Although there is much to be thankful for in what God is doing with Acts 29, for me, this is an approach heavily dependent on the cultural conditions of Christendom. The preaching requires people already habitualized to go to church and hear a sermon. It requires people who understand the language. It organizes the church structure toward the center – where the single strong leader is – instead of outward where lost people are. It will work where there are wandering peoples who have a Christian past and/or have discontent with existing forms of church (i.e. Roman Catholic or traditional evangelical) who are easily drawn to something new and impressive. This is not, however, a Missional strategy because in many ways it sets the new community up to be a centralized attractional community. Its dynamic works against invading the rhythms of a context, living the gospel in ways that invade the secular spaces of the world that is living oblivious to God and His work in Christ for the world. If we would be missionaries, we need to think differently about congregational formation.
Our church is in the beginning stages of seeding two new communities. We’re helping with two others. Over the weekend we gathered in Hyde Park (for the Missional Midwest Roundtable of EcclesiaNetwork) with several leaders of missional communities. I led a discussion on the goals, purposes and dangers of the first year of congregational formation in what we used to call church plants: the gathering of a community amidst a new territory for mission. I said there should be three goals for the first year of a church plant- a seeding of a missional community:
1.) Establish a small community of fellowship in the neighborhood who can pray together for the Kingdom. This community will develop as friends, dialoguing, listening, praying – learning to listen for God’s voice, observing where He is working so as to respond and participate in what He is doing to reconcile, heal, create anew and birth righteousness.

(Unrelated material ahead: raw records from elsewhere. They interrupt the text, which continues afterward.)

### src/rtl/traffic_phase_sequencer.sv
// Single-approach traffic-light sequencer: RED -> GREEN -> YELLOW countdown with a
// flashing-yellow night override, driving the countdown/colour-select pair for the display.
module traffic_phase_sequencer #(
   parameter int TICK_DIV    = 1000,
   parameter int RED_TIME    = 30,
   parameter int GREEN_TIME  = 25,
   parameter int YELLOW_TIME = 5
) (
   input  logic       clock1KHz,
   input  logic       rst,
   input  logic       hold,
   input  logic       night,
   output logic [7:0] NUM,
   output logic       R,
   output logic       lamp_red,
   output logic       lamp_yellow,
   output logic       lamp_green,
   output logic       tick_1hz
);

   localparam int PW = (TICK_DIV > 2) ? $clog2(TICK_DIV) : 1;

   typedef enum logic [1:0] {RED, GREEN, YELLOW, FLASH} state_t;

   state_t          state_q;
   logic [PW-1:0]   presc_q, presc_d;
   logic            tick_q, tick_d;
   logic [7:0]      num_q;
   logic            r_q, red_q, yellow_q, green_q;

   // Prescaler stalls in place under hold so a release resumes the partial second.
   always_comb begin
      presc_d = presc_q;
      tick_d  = 1'b0;
      if (!hold) begin
         if (presc_q == PW'(TICK_DIV - 1)) begin
            presc_d = '0;
            tick_d  = 1'b1;
         end else begin
            presc_d = presc_q + 1'b1;
         end
      end
   end

   always_ff @(posedge clock1KHz or posedge rst) begin
      if (rst) begin
         presc_q <= '0;
         tick_q  <= 1'b0;
      end else begin
         presc_q <= presc_d;
         tick_q  <= tick_d;
      end
   end

   // Phase FSM reacts to the registered tick; night preempts both hold and the tick.
   always_ff @(posedge clock1KHz or posedge rst) begin
      if (rst) begin
         state_q  <= RED;
         num_q    <= 8'(RED_TIME);
         r_q      <= 1'b1;
         red_q    <= 1'b1;
         yellow_q <= 1'b0;
         green_q  <= 1'b0;
      end else if (night && state_q != FLASH) begin
         state_q  <= FLASH;
         num_q    <= 8'd0;
         r_q      <= 1'b0;
         red_q    <= 1'b0;
         yellow_q <= 1'b0;
         green_q  <= 1'b0;
      end else if (!hold && tick_q) begin
         unique case (state_q)
            RED: begin
               if (num_q == 8'd1) begin
                  state_q <= GREEN;
                  num_q   <= 8'(GREEN_TIME);
                  r_q     <= 1'b0;
                  red_q   <= 1'b0;
                  green_q <= 1'b1;
               end else begin
                  num_q <= num_q - 8'd1;
               end
            end
            GREEN: begin
               if (num_q == 8'd1) begin
                  state_q  <= YELLOW;
                  num_q    <= 8'(YELLOW_TIME);
                  green_q  <= 1'b0;
                  yellow_q <= 1'b1;
               end else begin
                  num_q <= num_q - 8'd1;
               end
            end
            YELLOW: begin
               if (num_q == 8'd1) begin
                  state_q  <= RED;
                  num_q    <= 8'(RED_TIME);
                  r_q      <= 1'b1;
                  yellow_q <= 1'b0;
                  red_q    <= 1'b1;
               end else begin
                  num_q <= num_q - 8'd1;
               end
            end
            FLASH: begin
               if (!night) begin
                  state_q  <= RED;
                  num_q    <= 8'(RED_TIME);
                  r_q      <= 1'b1;
                  red_q    <= 1'b1;
                  yellow_q <= 1'b0;
               end else begin
                  yellow_q <= ~yellow_q;
               end
            end
         endcase
      end
   end

   assign NUM         = num_q;
   assign R           = r_q;
   assign lamp_red    = red_q;
   assign lamp_yellow = yellow_q;
   assign lamp_green  = green_q;
   assign tick_1hz    = tick_q;

endmodule

### config.mk
export PLATFORM = sky130hd
export DESIGN_NAME = traffic_phase_sequencer
export DESIGN_NICKNAME = d
export VERILOG_FILES = /design/src/rtl/traffic_phase_sequencer.sv
export SDC_FILE = /design/constraint.sdc
export NUM_CORES = 1
export LEC_CHECK = 0
export CAP_MARGIN = 10
export CORE_ASPECT_RATIO = 1.75
export CORE_MARGIN = 2
export CORE_UTILIZATION = 35
export CTS_CLUSTER_DIAMETER = 50
export CTS_CLUSTER_SIZE = 8
export DETAILED_ROUTE_END_ITERATION = 7
export PLACE_DENSITY = 0.54
export SYNTH_ARGS = -nofsm -noshare
export SYNTH_HDL_FRONTEND = slang
export SYNTH_SLANG_ARGS = --single-unit
### constraint.sdc
create_clock -name clock1KHz -period 2.5 [get_ports clock1KHz]
set_input_delay 0.25 -clock clock1KHz [delete_from_list [all_inputs] [get_ports clock1KHz]]
set_output_delay 0.25 -clock clock1KHz [all_outputs]
set_load 0.05 [all_outputs]
=== After elaboration in Yosys (flattened, before gate mapping) ===
Cells that the tools add are included.

* Flip-flop bits (word level): 24
* Input bits: 4

* Add/subtract/negate cells: 2
* Equal/unequal tests: 10
* Muxes and demuxes: 30
* Bitwise gates (word level): 1
* Reductions and logical operators: 13

{| class="wikitable"
|+ Operators by type and width
! kind !! count
|-
| 2-to-1 mux 8 bit || 6
|-
| one-hot mux 8 bit (4 select lines) || 1
|-
| 2-to-1 mux 1 bit || 12
|-
| 2-to-1 mux 2 bit || 6
|-
| inequality test 3 bit, second input constant || 4
|-
| adder 10 x 1 -> 10 bit, second input constant || 1
|-
| == test 10 bit, second input constant || 1
|-
| 2-to-1 mux 10 bit || 1
|-
| AND reduction 5 bit || 2
|-
| == test 8 x 1 -> 1 bit, second input constant || 1
|-
| one-hot mux 2 bit (4 select lines) || 1
|-
| AND reduction 4 bit || 2
|-
| nonzero test 4 bit || 2
|-
| subtractor 8 x 1 -> 8 bit, second input constant || 1
|-
| one-hot mux 1 bit (3 select lines) || 2
|-
| == test 2 bit, second input constant || 2
|-
| nonzero test 3 bit || 1
|-
| == test 2 x 1 -> 1 bit, second input constant || 1
|-
| logical AND 1 bit || 2
|-
| zero test 2 bit || 1
|-
| inequality test 2 bit, second input constant || 1
|-
| one-hot mux 1 bit (2 select lines) || 1
|-
| AND reduction 2 bit || 1
|-
| nonzero test 2 bit || 1
|-
| 2 further kinds || 2
|}

=== Longest topological paths before layout ===
Gate-level depths: netlist (run 1).

* Depth after elaboration: 5
* Gate-level depth with buffers: 8
* Depth with buffers taken out: 7

=== Worst setup path before layout (run 1) ===
No wires, ideal clock.

* Path kind: register to register
* Start: reg num_q[5], in the netlist NUM[5]
* End: reg yellow_q, in the netlist lamp_yellow
* Setup time: 0.100 ns
* Data arrival time: 1.911 ns
* Slack: 0.489 ns
* Cell stages (with the launch flop): 7
* Path buffers: 1
* Period minus slack after synthesis: 2.011 ns
* Cells stage by stage: dfrtp_1 > nor4_2 > and3_1 > buf_6 > o31ai_2 > or3b_1 > a311oi_1

* Cells in the longest elaborated chain, start to end: 3
* Elaborated cells on any way between the ends: 4
* Classes of those cells: eq/ne (3); reduce/logical (1)

{| class="wikitable"
|+ Ends and longest elaborated chain
! element !! line !! RTL
|-
| from (decl) || 28 || <nowiki>logic [7:0] num_q;</nowiki>
|-
| from (signal assigned) || 59 || <nowiki>num_q <= 8'(RED_TIME);</nowiki>
|-
| from (signal assigned) || 76 || <nowiki>num_q <= 8'(GREEN_TIME);</nowiki>
|-
| from (signal assigned) || 81 || <nowiki>num_q <= num_q - 8'd1;</nowiki>
|-
| == test 8 x 1 -> 1 bit * || 85, 95 ||
|-
| inequality test 3 bit (no source line) || -- ||
|-
| AND reduction 4 bit (no source line) * || -- ||
|-
| to (signal assigned) || 113 || <nowiki>yellow_q <= ~yellow_q;</nowiki>
|-
| to (decl) || 29 || <nowiki>logic r_q, red_q, yellow_q, green_q;</nowiki>
|}

Mark *: on every way between the ends. The rest lies on a longest branch, timed or not.
A chain may end at the register's enable or synchronous reset.

=== Worst setup path in the final report (run 1) ===
Same ends and word-level chain as after synthesis.

==> summary by stage, run 1 <==
Worst setup path
The data arrival time of the worst path is ~2.2 ns. Among all stages on the critical path, the largest delay is contributed by sky130_fd_sc_hd__dfrtp_1. The worst register-to-register path ends at lamp_yellow. Along the worst path, the maximum fanout reaches 7. The required time of the worst setup path is around 2.7 ns. The stage delay of the slowest cell on the critical path is between 0.4 and 0.5 ns.

The startpoint identified for the worst register-to-register timing path is NUM[5]. The capturing element type of the critical path is a flop. The worst register-to-register path has a depth of 5. The setup slack of the most critical reg-to-reg path is 0.44 ns. The timing startpoint of the critical path is NUM[5]. Traced cell by cell, the critical path runs through nor4_2 -> and3_1 -> o31ai_2 -> or3b_1 -> a311oi_1.

The critical path is of the flop to flop type. The startpoint class of the critical path is a flop. Following the worst setup path forward leads to its endpoint at lamp_yellow.

Yosys
The mean post-synth cell area is roughly 9.4 um^2. The fraction of synthesized cell area taken by the top area cell type is 32.5%. The leading area contributor after synthesis is sky130_fd_sc_hd__dfrtp_1. Yosys printed 0 warnings. The mapped netlist covers approximately 0.0015 mm^2. The number of nets in the synthesized netlist is roughly 170. Among all flip-flop cells after synthesis, the most frequent one is sky130_fd_sc_hd__dfrtp_1.

Counting flops with a built-in enable in the synthesized netlist gives 0. The synthesized design contains 24 register bits. By area the synthesized netlist is led by sky130_fd_sc_hd__dfrtp_1, sky130_fd_sc_hd__dfstp_2, sky130_fd_sc_hd__nor2_1. The share of the Yosys chip area taken by registers is 41.4%. Counting flops with an async set or reset pin after synthesis yields a share of between 90% and 100%.

The post-synthesis instance total is approximately 160. In this run, distinct cell masters in the synthesized netlist total 42.

CTS
The post-cts hold buffer count is 0. The clock passes through at most 2 buffers. The library cell used as clock root buffer is sky130_fd_sc_hd__clkbuf_8. The clock slew at the register clock pins of the worst setup and hold paths is 0.08 ns. After clock tree synthesis, the setup repair step added 0 buffers. The clock sink count is 24. CTS built an H-tree with a depth of 1. Clock latency on the worst-skew pair, taken at its later pin, is around 0.26 ns. TritonCTS built the clock tree. The clock buffer count from CTS is 3.

The number of gates resized after CTS was 0.

Timing
The worst max-slew margin expressed relative to the limit is between 60 and 70%. The final period utilization is just over 80%. Setup repair after global routing left no endpoint under its margin. The count of endpoints failing setup in the final report is 0. The final-layout setup total negative slack is 0 ns. Based on the critical path, the design can be clocked at up to 486 MHz. The shortest period the worst path allows is between 2 and 2.5 ns. The number of max-slew violations in the final report came to 0.

At the pin with the least slew margin, the transition time is around 0.50 ns. The worst clock skew is 0.00412 ns. The number of hold violations in the final report is 0.

Cells and area
The post-route netlist has between 10 and 15% of its cells at a drive strength greater than 1. The area of combinational cells with multiple inputs is 779 um^2. The most common library cell in the layout ignoring fill and taps is sky130_fd_sc_hd__nor2_1. After the flow finishes, the layout carries non-filler instances totaling between 200 and 250.

The count of antenna diodes in the layout is 0. The net count of the finished layout is 185. The number of inserted filler cells in the final layout is 400. In the layout the commonest cells are sky130_fd_sc_hd__nor2_1, sky130_fd_sc_hd__dfrtp_1, sky130_fd_sc_hd__clkdlybuf4s50_1. The area growth from synthesis to layout is 18.4%.

Across the whole layout, storage elements account for ~610 um^2.

Die
The initial utilization of the core area, before any placement, comes to 36.0%. The area of the die is 0.00474 mm^2. Measured along the x axis, the die boundary spans about 53 um. In this run the standard cell core region covers slightly above 0.004 mm^2. The count of boundary I/O pins is 17. Measured along the y axis, the die boundary spans approximately 90 um. The floorplan has 31 rows.

Placed design
The half-perimeter wire length after detailed placement is about 2500 um. Routability-driven placement finished with a final weighted congestion of 0.801. The cell total after placement is around 220. Port buffering added 16 buffers.

Global route
The wire length of the first global-routing pass is roughly 5100 um. The via count of the first global-routing pass is 1,147. The overall fraction of global-route tracks in use is between 10 and 15%. Entering global routing, the biggest net connects 25 pins. Global routing finished with a remaining overflow of 0. The initial antenna violation count came to 0.

Power
The static power due to leakage is between 0.0007 and 0.0008 uW. The net switching fraction of the power is 41.5%. The sequential share of power is a little over a third. VDD sags by at most 609 uV. The internal power consumption is roughly 1000 uW. Combinational logic is responsible for 45.5% of the overall power. The clock network fraction of total power is 19.2%.

For this design the ratio of total power to cell area is 1000 mW/mm^2. The analysis attributes to net switching a power of slightly above 700 uW.

Job
Across the run, the number of max-cap violations was 0.

Routing
In this run, the number of DRC markers left after iteration 0 of detailed routing was 10. The final routed wirelength across all metal layers is 3150 um. The remaining design rule violation count is 0. The first TritonRoute pass finished after 4 iterations.

Using the TritonRoute via totals, the vias-per-cell ratio works out to ~5.2. Summing over every cut layer, the via total after detailed routing is around 1,200. The routed length per instance is 14.2 um.

The detail route stage leaves a number of antenna-violating nets equal to 0.

Worst hold path
The kind of path behind the tightest hold check is input port to async pin.

Status
The run finished with clean final reports.
## worst max-delay path, delay by kind of cell (launching register included)
kind	cells	cell delay [ns]
and+or+nand+nor	3	1.10
DFF	1	0.44
AOI/OAI and AO/OA	2	0.42
## synth_stat cells (2+ instances only)
| cell | instances |
|---|---|
| sky130_fd_sc_hd__clkbuf_1 | 2 |
| sky130_fd_sc_hd__nand4_1 | 2 |
| sky130_fd_sc_hd__ha_1 | 7 |
| sky130_fd_sc_hd__mux2i_1 | 2 |
| sky130_fd_sc_hd__nor2_1 | 25 |
| sky130_fd_sc_hd__a32o_1 | 2 |
| sky130_fd_sc_hd__nor3_1 | 4 |
| sky130_fd_sc_hd__mux2_2 | 2 |
| sky130_fd_sc_hd__xnor2_1 | 10 |
| sky130_fd_sc_hd__buf_6 | 2 |
| sky130_fd_sc_hd__nand3_1 | 3 |
| sky130_fd_sc_hd__nand2_1 | 13 |
| sky130_fd_sc_hd__a2111oi_0 | 2 |
| sky130_fd_sc_hd__nand2b_1 | 3 |
| sky130_fd_sc_hd__a31oi_1 | 3 |
| sky130_fd_sc_hd__o22ai_1 | 2 |
| sky130_fd_sc_hd__xor2_1 | 4 |
| sky130_fd_sc_hd__a21oi_1 | 7 |
| sky130_fd_sc_hd__dfrtp_1 | 19 |
| sky130_fd_sc_hd__o21ai_0 | 6 |
| sky130_fd_sc_hd__and4_1 | 2 |
| sky130_fd_sc_hd__buf_4 | 2 |
| sky130_fd_sc_hd__dfstp_2 | 5 |
| sky130_fd_sc_hd__nor3b_2 | 2 |
| sky130_fd_sc_hd__inv_1 | 7 |
| sky130_fd_sc_hd__a21boi_0 | 2 |
## cells by family after synthesis
kind of cell             after synthesis  synth area share (%)
AO/OA/AOI/OAI                         28                  12.8
buffers and inverters                 14                  5.38
AND/OR/NAND/NOR                       65                  23.1
adder cells (fa/ha/maj)                7                  5.98
flip-flops                            24                  41.4
multiplexers                           4                  2.90
XOR/XNOR                              14                  8.37
## how the worst min path moves through the flow
stage | startpoint | to | cells past startpoint
finish | rst | NUM[0] | 3
global route | rst | state_q[1] | 3
CTS | rst | NUM[0] | 3
detailed placement | lamp_red | lamp_red | 2
global placement | lamp_red | lamp_red | 2
floorplan | rst | NUM[0] | 1
## through the flow
step / setup WS, ns / cell area (um^2) / hold slack, ns / util, % / power [uW]
after CTS: 0.455 / 1740 / 0.329 / 42.6 / 1760
after global placement: 0.478 / 1660 / 0.482 / 40.9 / 1410
after detailed placement: 0.436 / 1660 / 0.484 / 40.9 / 1410
after global routing: 0.368 / 1740 / 0.344 / 42.6 / 1870
after floorplan: 0.489 / 1470 / 0.261 / - / 1210
final: 0.441 / 1740 / 0.318 / 42.6 / 1740
## flip-flops by register name (all words and copies together), names as in the netlist
register / cells
NUM: 8
lamp_green: 1
lamp_red: 1
lamp_yellow: 1
presc_q: 10
state_q: 2
tick_1hz: 1
## layout make-up
type,instances,share of cell area [%]
clock inverters,1,1.73
well taps,49,3.53
flip-flops and latches,24,35.0
clock buffers,3,2.38
inverters,7,1.51
repair buffers,20,11.0
multi-input cells,118,44.9
## power groups by stage
stage | Sequential, uW | Clock (uW) | Combinational (uW)
final | 616 | 334 | 792
after floorplan | 704 | 0 | 511
after CTS | 614 | 350 | 797
after global routing | 633 | 364 | 870
after global placement | 617 | 0 | 788
after detailed placement | 621 | 0 | 792
## layer usage
layer | vias up | GRT usage, % | routed length (um)
met1 | 554 | 14.6 | 1270
met2 | 23 | 27.8 | 1710
met5 | - | 0 | 0
met4 | 0 | 7.23 | 93
met3 | 6 | 1.99 | 63
li1 | 573 | - | -
Note: power is estimated with default switching activity, not from simulation.
==> inputs of run 2 (changes only) <==
PLACE_DENSITY = 0.56   (was 0.54)
clock period = 1.8 ns   (was 2.5 ns; I/O delays follow)
==> run 2 against run 1 <==
  * Utilization grew 3.6 points
  * Final cell count up 8.1%
  * Total power is 41% higher
  * Clock-buffer cell count up 1
  * Critical path depth unchanged
  * Register-to-register slack got worse by 0.42 ns
  * First-iteration DRC count rose by 80%
  * Critical endpoint unchanged
  * Largest cell class unchanged
  * Highest routed layer unchanged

2.) Get to know the neighborhood. Exegete it so as to know how to pray, minister, adopt rhythms, hang out, and be Christ’s presence.
3.) Facilitate hospitality. Become a place to facilitate hospitality in the neighborhood as well as helping people move to the neigborhood. I urge a contant calling of people into the KIngdom. When these people don’t live in the neighborhood, I encourage the community to help these people of the kingdom find jobs, find a place to live at reasonable cost, know how to live in this community.
If these are the goals of the first year (or two?), I said (at the Hyde Park meeting) we should then consider two questions:
A.) Do we need a pastor or a community organizer? My contention is naming someone a “pastor” – dare I say “Senior Pastor” – starts to order the community’s life around this one person’s centralized leadership. It sets up the community for expectations that this one person shall provide for certain needs, services and the making of decisions. The community’s life becomes a centralized orbit around this one person as opposed to a dispersed activity (of God) living in and among the neighborhood. This habit will be almost impossible to overcome in the years ahead. I suggest putting off naming someone “the pastor.” Instead name him/her the “community organizer.” There will be a time and a place to name pastors (I purposely put this in the plural). But at the beginning stages a single pastor could really jam up the workings of a missional community’s involvement in the community and participation in the work.
B.) Do we meet in a sanctuary or a living room? My contention is that meeting in a sanctuary (i.e. a meeting place with rows and a pulpit) is bad for meeting the goals of the first year as stated above. Meeting in rows, with a pulpit up front creates a passivized audience but it also creates a certain expectation as to what church should be. This expectation will be almost impossible to overcome in the years that lie ahead. Instead we need to develop relationships. We need a space to voice questions and dialogue. We need to hear stories of what God is doing and express hardships and ask “what is God saying?” This is why I suggest the first year’s gathering should have the feel of a living room as opposed to a service in a sanctuary. There will be a time and place to start the rhythm of more formalized preaching/worship. But this itself should be an extension of the fellowship that is developed during this one crucial year.
In both cases, there will be a time to both ordain pastors and formalize worship (see this post here). However, what I learned at Life on the Vine is that moving too early on these two fronts (which we did) will not only force the issue, but ingrain bad habits in a community that shall harm it for years to come.
At the Midwest Missional Roundtable, four other church planters discussed their struggles with these ideas. What do you think? What are the pluses and minuses of the Acts 29 approach versus the approach proposed here? What are the pluses/minuses of “senior pastor” versus “community organizer”? What are the pluses/minuses of “sanctuary” versus “living room”?